- _TASK TO CARRY OUT_: If a line in the data below holds the word "must", copy it.
============================================================
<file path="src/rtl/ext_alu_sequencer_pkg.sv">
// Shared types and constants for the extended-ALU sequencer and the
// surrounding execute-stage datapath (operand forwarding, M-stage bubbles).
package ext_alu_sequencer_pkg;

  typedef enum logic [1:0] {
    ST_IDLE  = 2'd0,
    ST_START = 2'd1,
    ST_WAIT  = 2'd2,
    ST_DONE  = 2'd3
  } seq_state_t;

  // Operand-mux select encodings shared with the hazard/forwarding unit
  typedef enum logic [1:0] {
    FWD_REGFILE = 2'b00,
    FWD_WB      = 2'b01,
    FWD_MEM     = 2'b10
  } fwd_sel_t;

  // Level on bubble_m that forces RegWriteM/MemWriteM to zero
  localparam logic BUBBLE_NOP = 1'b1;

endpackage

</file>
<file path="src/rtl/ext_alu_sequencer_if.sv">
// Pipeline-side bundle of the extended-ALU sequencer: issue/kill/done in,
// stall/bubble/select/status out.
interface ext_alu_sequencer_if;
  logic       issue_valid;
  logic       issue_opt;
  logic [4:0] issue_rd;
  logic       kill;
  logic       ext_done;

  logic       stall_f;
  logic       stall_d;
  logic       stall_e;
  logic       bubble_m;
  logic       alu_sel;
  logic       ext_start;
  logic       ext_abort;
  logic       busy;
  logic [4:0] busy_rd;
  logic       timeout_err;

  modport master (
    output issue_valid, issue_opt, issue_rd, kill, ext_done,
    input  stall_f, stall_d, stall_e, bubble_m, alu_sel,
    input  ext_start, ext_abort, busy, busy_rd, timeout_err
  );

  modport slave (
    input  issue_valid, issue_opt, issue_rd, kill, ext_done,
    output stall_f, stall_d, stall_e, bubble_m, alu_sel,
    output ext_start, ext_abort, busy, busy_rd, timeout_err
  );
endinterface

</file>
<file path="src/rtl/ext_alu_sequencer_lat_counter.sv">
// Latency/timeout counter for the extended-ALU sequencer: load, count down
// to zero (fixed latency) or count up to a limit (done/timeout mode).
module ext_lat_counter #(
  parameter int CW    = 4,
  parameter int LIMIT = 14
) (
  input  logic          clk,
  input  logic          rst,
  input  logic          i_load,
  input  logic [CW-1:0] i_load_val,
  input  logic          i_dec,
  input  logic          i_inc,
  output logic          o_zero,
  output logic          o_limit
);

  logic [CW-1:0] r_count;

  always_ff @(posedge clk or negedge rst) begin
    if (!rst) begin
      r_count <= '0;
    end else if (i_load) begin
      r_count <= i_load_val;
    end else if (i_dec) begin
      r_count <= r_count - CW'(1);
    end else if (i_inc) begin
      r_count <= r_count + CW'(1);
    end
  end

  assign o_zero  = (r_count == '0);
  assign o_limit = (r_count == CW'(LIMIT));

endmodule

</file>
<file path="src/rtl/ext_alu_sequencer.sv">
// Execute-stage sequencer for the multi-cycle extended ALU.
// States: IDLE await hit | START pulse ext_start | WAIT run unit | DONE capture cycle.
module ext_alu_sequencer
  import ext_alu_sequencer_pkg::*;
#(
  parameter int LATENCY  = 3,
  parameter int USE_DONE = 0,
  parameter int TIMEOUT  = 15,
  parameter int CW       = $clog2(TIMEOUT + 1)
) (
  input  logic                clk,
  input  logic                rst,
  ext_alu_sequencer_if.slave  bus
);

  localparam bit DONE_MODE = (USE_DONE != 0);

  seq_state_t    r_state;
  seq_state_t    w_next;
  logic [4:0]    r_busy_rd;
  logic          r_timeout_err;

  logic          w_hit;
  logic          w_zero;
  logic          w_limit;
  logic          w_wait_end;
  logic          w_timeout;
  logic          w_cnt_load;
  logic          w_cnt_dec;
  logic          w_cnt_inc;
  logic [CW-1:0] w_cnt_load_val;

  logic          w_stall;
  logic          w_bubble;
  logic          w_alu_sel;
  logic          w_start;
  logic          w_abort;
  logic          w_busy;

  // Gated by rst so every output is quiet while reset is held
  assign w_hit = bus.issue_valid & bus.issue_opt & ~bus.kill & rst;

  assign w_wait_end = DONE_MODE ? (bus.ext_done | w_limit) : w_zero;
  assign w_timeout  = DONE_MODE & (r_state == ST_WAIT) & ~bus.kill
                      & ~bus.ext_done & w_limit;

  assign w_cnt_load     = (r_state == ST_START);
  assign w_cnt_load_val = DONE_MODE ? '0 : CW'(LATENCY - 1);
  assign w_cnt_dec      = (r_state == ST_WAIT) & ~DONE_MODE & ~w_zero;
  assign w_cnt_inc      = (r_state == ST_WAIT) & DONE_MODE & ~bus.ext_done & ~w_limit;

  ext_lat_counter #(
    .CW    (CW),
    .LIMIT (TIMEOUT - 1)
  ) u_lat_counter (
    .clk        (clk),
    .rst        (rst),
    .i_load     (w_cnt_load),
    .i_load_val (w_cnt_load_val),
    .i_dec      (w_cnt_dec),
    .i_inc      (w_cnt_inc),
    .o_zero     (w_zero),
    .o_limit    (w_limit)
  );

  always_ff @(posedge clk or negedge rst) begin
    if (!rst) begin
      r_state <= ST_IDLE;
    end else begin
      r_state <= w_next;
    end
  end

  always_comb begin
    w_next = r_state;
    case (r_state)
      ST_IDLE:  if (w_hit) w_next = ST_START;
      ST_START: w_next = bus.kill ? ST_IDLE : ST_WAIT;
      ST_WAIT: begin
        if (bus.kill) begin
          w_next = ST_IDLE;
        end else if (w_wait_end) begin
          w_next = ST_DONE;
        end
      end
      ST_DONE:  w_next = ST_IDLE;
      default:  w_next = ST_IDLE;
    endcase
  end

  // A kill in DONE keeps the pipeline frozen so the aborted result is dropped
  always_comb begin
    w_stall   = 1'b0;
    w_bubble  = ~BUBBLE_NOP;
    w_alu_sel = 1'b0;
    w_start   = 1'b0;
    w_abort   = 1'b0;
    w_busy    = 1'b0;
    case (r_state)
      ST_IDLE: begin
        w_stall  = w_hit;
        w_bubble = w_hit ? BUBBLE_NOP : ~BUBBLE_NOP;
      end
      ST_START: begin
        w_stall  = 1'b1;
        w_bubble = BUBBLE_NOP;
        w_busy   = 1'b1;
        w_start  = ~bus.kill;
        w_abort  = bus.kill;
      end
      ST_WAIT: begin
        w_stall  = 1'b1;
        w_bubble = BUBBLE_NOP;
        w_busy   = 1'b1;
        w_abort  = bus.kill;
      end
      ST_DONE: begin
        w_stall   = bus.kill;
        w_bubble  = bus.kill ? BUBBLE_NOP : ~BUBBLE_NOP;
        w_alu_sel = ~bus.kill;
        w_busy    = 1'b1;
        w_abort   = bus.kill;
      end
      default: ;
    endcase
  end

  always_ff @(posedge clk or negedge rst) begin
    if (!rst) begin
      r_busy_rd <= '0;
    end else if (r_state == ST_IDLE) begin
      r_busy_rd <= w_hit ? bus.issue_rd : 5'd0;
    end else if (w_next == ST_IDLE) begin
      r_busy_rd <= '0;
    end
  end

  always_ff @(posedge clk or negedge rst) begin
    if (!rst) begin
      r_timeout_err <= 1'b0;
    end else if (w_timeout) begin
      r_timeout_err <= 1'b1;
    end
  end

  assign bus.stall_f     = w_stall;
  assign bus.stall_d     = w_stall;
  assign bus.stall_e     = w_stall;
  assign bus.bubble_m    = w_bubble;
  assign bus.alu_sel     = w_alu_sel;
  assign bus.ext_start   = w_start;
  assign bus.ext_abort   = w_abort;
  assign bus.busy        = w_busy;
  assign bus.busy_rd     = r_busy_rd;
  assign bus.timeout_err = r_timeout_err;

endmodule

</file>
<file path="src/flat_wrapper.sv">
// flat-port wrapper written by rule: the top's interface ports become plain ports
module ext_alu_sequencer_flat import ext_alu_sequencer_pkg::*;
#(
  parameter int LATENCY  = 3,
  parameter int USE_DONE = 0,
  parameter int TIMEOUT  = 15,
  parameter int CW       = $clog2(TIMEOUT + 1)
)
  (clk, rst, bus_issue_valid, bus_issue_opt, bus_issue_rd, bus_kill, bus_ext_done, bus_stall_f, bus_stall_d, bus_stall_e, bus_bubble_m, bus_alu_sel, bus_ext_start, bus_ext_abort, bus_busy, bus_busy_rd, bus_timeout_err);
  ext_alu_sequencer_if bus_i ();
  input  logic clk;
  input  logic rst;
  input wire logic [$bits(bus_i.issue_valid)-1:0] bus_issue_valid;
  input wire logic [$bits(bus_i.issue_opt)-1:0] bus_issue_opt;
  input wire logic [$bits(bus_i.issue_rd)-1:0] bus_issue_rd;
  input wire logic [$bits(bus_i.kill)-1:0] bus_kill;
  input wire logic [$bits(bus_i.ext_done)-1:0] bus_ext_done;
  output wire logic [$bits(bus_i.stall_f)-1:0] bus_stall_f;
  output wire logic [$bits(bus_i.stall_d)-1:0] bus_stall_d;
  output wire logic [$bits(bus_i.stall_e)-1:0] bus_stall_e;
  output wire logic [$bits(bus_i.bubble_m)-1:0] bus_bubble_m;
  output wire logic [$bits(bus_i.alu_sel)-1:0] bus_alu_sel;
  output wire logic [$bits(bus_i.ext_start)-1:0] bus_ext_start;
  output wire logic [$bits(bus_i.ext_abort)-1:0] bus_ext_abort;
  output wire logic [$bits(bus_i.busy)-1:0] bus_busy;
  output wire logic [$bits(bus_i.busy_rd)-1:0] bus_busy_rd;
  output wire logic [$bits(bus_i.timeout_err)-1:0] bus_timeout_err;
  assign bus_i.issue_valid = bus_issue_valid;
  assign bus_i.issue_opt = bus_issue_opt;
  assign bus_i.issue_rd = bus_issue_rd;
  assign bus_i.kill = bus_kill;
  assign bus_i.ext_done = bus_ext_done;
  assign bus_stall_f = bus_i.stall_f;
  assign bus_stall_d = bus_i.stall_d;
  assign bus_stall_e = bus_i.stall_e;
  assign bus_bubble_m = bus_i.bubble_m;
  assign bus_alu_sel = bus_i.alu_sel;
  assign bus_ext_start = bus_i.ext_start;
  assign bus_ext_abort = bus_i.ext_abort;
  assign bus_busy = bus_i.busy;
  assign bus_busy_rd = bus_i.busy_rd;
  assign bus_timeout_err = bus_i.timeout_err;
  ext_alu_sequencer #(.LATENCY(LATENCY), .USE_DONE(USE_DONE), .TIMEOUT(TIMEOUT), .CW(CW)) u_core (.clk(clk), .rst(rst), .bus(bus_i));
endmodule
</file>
============================================================
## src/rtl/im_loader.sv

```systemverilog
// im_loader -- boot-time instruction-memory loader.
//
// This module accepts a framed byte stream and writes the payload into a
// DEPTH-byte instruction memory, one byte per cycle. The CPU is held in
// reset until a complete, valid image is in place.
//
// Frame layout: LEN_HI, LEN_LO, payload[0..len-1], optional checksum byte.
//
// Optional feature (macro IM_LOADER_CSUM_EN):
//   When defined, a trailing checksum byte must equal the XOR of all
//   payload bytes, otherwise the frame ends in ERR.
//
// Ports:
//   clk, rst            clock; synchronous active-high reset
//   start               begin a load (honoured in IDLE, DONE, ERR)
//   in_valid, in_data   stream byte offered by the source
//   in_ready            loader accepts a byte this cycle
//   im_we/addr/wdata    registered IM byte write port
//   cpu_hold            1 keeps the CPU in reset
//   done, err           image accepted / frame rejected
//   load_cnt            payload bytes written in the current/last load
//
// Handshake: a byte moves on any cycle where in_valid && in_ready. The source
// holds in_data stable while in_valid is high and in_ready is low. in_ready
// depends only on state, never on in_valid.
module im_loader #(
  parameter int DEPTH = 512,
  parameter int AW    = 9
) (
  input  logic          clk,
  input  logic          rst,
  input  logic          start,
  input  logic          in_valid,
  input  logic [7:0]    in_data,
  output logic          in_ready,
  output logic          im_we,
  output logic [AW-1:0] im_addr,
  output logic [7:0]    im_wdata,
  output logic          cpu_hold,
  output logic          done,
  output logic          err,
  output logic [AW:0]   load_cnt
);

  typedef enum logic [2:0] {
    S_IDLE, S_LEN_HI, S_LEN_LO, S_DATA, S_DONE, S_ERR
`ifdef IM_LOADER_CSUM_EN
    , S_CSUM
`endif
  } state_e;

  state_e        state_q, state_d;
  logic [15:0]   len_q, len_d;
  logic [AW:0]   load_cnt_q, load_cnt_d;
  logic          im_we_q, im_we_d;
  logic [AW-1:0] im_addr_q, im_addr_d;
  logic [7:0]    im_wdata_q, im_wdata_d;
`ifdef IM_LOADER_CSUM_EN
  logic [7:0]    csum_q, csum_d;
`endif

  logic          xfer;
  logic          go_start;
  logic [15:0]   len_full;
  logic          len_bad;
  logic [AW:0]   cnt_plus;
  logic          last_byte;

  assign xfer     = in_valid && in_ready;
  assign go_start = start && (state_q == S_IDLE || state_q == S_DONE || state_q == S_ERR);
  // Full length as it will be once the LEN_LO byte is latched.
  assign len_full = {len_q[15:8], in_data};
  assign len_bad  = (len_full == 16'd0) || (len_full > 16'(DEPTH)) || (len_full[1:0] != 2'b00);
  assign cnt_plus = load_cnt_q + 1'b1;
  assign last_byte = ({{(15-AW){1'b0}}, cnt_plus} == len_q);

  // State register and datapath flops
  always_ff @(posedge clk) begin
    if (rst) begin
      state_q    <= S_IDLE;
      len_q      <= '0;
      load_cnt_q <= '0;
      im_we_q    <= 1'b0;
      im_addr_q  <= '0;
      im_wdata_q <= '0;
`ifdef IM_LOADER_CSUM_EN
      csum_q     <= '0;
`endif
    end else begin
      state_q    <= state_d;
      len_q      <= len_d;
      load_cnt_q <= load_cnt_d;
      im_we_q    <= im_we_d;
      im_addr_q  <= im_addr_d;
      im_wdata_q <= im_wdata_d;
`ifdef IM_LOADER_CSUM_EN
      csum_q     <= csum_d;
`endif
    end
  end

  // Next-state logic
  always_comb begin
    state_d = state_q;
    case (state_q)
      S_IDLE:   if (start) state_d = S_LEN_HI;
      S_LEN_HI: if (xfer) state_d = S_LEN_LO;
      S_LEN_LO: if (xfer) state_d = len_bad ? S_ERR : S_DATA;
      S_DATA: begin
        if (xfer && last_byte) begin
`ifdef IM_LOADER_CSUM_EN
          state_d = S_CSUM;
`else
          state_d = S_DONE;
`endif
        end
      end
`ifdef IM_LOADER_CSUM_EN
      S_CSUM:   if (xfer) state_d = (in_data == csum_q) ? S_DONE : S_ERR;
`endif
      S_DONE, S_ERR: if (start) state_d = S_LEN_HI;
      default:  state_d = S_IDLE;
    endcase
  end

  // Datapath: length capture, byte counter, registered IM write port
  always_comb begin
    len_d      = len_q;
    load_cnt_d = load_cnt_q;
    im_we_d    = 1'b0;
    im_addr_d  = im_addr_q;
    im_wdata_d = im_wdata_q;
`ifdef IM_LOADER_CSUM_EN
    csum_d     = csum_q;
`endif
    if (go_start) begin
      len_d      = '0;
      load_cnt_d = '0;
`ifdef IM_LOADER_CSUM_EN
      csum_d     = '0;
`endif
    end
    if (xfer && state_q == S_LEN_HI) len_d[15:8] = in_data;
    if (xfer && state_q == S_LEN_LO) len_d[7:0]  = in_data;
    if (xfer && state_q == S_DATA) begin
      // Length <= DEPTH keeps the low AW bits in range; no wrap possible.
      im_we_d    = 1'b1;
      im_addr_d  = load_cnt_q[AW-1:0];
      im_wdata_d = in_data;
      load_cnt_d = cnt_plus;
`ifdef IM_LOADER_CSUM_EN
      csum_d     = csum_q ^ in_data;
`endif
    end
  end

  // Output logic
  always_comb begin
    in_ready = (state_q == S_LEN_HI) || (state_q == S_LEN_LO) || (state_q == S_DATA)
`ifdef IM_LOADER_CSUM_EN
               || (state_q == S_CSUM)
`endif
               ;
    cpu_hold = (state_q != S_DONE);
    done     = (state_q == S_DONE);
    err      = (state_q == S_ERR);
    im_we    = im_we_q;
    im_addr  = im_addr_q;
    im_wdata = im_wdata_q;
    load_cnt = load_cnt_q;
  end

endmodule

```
============================================================
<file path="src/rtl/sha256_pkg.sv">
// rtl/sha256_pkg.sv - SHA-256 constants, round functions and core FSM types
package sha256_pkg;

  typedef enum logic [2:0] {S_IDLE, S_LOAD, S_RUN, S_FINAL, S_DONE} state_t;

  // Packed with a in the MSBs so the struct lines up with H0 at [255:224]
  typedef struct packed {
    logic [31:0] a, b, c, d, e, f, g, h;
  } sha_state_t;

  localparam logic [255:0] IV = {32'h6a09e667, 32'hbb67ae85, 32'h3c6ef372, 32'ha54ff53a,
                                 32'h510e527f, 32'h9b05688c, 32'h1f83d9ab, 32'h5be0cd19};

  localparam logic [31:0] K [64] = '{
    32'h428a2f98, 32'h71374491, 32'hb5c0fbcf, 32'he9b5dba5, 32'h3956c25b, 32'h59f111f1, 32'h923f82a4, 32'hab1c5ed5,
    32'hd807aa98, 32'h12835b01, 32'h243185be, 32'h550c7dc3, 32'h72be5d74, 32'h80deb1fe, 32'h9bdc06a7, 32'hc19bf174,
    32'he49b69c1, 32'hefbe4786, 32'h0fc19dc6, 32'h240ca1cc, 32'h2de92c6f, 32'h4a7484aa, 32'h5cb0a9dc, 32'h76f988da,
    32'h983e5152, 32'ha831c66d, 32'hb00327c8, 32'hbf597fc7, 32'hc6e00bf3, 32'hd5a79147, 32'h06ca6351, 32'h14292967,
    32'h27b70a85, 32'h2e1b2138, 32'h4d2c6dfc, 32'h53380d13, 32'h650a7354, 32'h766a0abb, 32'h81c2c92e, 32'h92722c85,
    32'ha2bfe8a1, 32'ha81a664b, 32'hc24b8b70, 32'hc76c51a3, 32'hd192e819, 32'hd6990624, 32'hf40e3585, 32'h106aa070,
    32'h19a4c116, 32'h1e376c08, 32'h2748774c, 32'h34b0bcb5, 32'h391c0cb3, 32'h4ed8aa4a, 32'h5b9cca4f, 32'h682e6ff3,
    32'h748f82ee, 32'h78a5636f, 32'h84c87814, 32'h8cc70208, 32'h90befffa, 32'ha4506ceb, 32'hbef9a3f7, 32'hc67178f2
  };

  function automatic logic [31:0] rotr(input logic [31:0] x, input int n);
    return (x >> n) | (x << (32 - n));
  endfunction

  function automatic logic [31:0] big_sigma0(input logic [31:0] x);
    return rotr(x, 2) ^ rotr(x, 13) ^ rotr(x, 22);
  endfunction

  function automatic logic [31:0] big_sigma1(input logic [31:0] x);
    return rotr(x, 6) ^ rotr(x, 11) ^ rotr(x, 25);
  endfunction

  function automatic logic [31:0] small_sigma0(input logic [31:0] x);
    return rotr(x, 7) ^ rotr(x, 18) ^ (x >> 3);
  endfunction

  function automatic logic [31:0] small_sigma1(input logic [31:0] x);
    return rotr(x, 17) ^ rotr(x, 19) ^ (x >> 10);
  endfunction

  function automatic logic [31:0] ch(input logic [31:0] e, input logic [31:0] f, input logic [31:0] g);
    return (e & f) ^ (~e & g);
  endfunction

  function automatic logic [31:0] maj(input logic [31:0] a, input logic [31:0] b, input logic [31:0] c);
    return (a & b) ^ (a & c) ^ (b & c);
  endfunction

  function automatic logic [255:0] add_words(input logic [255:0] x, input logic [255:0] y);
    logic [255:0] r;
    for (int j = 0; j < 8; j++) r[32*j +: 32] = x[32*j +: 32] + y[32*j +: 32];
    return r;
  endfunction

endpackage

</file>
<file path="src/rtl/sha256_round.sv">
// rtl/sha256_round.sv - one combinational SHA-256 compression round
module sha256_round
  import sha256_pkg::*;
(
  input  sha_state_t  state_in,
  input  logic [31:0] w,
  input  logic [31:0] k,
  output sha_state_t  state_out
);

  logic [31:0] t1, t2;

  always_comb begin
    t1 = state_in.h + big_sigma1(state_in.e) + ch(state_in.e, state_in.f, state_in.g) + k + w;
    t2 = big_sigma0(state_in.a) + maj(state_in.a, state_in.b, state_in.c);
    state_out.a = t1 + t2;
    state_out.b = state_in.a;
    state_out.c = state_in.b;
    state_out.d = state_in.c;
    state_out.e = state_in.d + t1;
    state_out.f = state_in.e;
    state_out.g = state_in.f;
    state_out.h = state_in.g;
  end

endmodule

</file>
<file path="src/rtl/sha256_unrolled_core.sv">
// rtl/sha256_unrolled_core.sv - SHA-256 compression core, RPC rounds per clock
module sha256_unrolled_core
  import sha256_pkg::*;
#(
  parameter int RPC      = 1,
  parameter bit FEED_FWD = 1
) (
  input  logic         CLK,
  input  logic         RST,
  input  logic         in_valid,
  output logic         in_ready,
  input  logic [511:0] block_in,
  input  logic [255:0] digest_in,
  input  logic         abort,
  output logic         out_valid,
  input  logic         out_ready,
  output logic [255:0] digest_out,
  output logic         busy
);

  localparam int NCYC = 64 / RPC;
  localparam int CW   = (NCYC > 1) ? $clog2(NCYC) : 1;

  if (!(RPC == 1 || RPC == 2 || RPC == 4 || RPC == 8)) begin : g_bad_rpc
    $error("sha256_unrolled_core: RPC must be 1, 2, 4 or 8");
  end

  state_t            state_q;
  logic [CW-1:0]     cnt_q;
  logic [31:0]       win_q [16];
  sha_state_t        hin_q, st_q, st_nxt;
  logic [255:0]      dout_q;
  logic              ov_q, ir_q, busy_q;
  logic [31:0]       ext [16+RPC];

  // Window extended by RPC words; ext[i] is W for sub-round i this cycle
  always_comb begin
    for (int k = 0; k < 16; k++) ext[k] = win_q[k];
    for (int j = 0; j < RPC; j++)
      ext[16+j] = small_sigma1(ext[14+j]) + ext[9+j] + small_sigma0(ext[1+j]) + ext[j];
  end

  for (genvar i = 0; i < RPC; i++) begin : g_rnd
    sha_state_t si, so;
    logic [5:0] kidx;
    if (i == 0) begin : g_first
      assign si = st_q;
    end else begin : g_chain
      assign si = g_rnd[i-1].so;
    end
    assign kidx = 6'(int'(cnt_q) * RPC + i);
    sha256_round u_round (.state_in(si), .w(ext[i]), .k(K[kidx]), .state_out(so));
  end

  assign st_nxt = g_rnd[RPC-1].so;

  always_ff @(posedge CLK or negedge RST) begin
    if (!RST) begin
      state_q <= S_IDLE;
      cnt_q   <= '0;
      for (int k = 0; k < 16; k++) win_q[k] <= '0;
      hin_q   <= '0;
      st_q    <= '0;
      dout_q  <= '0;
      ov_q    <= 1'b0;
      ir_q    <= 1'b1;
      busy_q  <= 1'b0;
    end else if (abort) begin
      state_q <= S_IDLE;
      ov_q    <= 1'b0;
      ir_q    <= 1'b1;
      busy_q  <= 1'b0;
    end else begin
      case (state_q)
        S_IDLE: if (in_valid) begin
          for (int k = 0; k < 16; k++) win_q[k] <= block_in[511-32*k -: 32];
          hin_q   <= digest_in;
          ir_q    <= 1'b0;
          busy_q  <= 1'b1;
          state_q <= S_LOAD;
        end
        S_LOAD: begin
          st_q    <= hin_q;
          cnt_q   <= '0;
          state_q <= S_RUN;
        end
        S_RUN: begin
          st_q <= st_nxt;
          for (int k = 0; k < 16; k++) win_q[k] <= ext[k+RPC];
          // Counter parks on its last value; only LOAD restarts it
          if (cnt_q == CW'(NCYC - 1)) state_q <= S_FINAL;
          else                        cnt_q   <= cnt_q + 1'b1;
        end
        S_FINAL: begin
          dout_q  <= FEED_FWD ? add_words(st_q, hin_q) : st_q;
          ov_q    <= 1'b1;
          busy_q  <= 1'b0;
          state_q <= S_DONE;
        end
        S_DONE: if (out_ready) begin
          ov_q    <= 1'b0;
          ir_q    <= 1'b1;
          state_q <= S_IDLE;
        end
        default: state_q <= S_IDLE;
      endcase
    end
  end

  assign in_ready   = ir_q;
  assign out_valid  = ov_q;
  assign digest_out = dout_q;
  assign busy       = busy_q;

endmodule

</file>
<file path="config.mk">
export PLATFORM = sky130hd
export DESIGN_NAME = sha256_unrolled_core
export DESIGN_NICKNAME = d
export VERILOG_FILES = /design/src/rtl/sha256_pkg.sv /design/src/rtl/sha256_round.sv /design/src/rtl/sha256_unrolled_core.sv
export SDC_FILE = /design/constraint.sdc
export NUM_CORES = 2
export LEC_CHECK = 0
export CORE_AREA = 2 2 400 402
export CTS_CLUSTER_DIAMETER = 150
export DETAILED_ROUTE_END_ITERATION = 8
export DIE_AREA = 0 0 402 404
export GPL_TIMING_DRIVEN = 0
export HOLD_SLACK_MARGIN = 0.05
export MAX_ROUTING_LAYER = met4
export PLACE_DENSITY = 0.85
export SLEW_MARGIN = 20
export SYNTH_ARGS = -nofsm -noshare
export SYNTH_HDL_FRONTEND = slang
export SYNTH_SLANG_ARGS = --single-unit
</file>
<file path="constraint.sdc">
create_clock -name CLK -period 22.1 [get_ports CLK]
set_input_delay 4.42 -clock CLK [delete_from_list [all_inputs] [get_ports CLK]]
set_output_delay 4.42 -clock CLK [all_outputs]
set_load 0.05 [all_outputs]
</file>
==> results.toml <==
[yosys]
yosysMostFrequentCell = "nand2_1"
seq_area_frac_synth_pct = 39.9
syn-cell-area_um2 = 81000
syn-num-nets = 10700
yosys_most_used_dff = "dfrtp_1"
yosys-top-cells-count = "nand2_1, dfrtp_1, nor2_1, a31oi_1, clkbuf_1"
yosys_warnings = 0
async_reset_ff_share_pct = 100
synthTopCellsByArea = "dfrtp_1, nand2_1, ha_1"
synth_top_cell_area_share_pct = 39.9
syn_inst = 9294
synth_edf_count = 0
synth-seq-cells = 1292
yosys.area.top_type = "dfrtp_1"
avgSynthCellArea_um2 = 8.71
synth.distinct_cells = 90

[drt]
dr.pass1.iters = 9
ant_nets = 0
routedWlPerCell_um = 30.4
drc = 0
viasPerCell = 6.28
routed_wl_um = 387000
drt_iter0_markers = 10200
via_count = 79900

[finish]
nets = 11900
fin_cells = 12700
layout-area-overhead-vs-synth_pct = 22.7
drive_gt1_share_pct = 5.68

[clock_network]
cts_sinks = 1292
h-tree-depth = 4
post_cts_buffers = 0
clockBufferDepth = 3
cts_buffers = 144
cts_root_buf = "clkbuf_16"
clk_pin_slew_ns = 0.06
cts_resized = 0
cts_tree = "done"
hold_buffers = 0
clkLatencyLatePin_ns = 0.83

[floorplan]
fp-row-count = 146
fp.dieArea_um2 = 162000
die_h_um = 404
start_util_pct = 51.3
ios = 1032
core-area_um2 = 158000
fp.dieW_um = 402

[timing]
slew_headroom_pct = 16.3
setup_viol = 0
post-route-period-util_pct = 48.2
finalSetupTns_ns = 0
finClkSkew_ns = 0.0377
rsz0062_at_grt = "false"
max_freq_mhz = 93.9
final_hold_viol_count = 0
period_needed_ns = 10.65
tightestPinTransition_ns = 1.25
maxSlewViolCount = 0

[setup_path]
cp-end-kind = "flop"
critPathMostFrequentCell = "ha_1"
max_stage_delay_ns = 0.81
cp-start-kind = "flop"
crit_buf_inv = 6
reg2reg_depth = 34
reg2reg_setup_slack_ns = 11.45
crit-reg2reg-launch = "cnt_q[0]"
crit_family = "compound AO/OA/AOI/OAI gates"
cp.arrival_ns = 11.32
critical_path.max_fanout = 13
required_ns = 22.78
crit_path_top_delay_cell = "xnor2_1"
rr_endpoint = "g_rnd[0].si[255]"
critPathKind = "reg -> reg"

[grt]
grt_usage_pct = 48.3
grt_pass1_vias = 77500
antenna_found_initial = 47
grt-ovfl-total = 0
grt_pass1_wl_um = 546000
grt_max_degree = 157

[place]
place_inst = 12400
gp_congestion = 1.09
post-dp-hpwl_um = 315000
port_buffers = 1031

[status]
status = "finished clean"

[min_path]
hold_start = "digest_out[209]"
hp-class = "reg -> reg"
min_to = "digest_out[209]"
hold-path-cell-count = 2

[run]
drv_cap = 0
============================================================
- _RESPONSE AREA_:
//   When defined, a trailing checksum byte must equal the XOR of all
    $error("sha256_unrolled_core: RPC must be 1, 2, 4 or 8");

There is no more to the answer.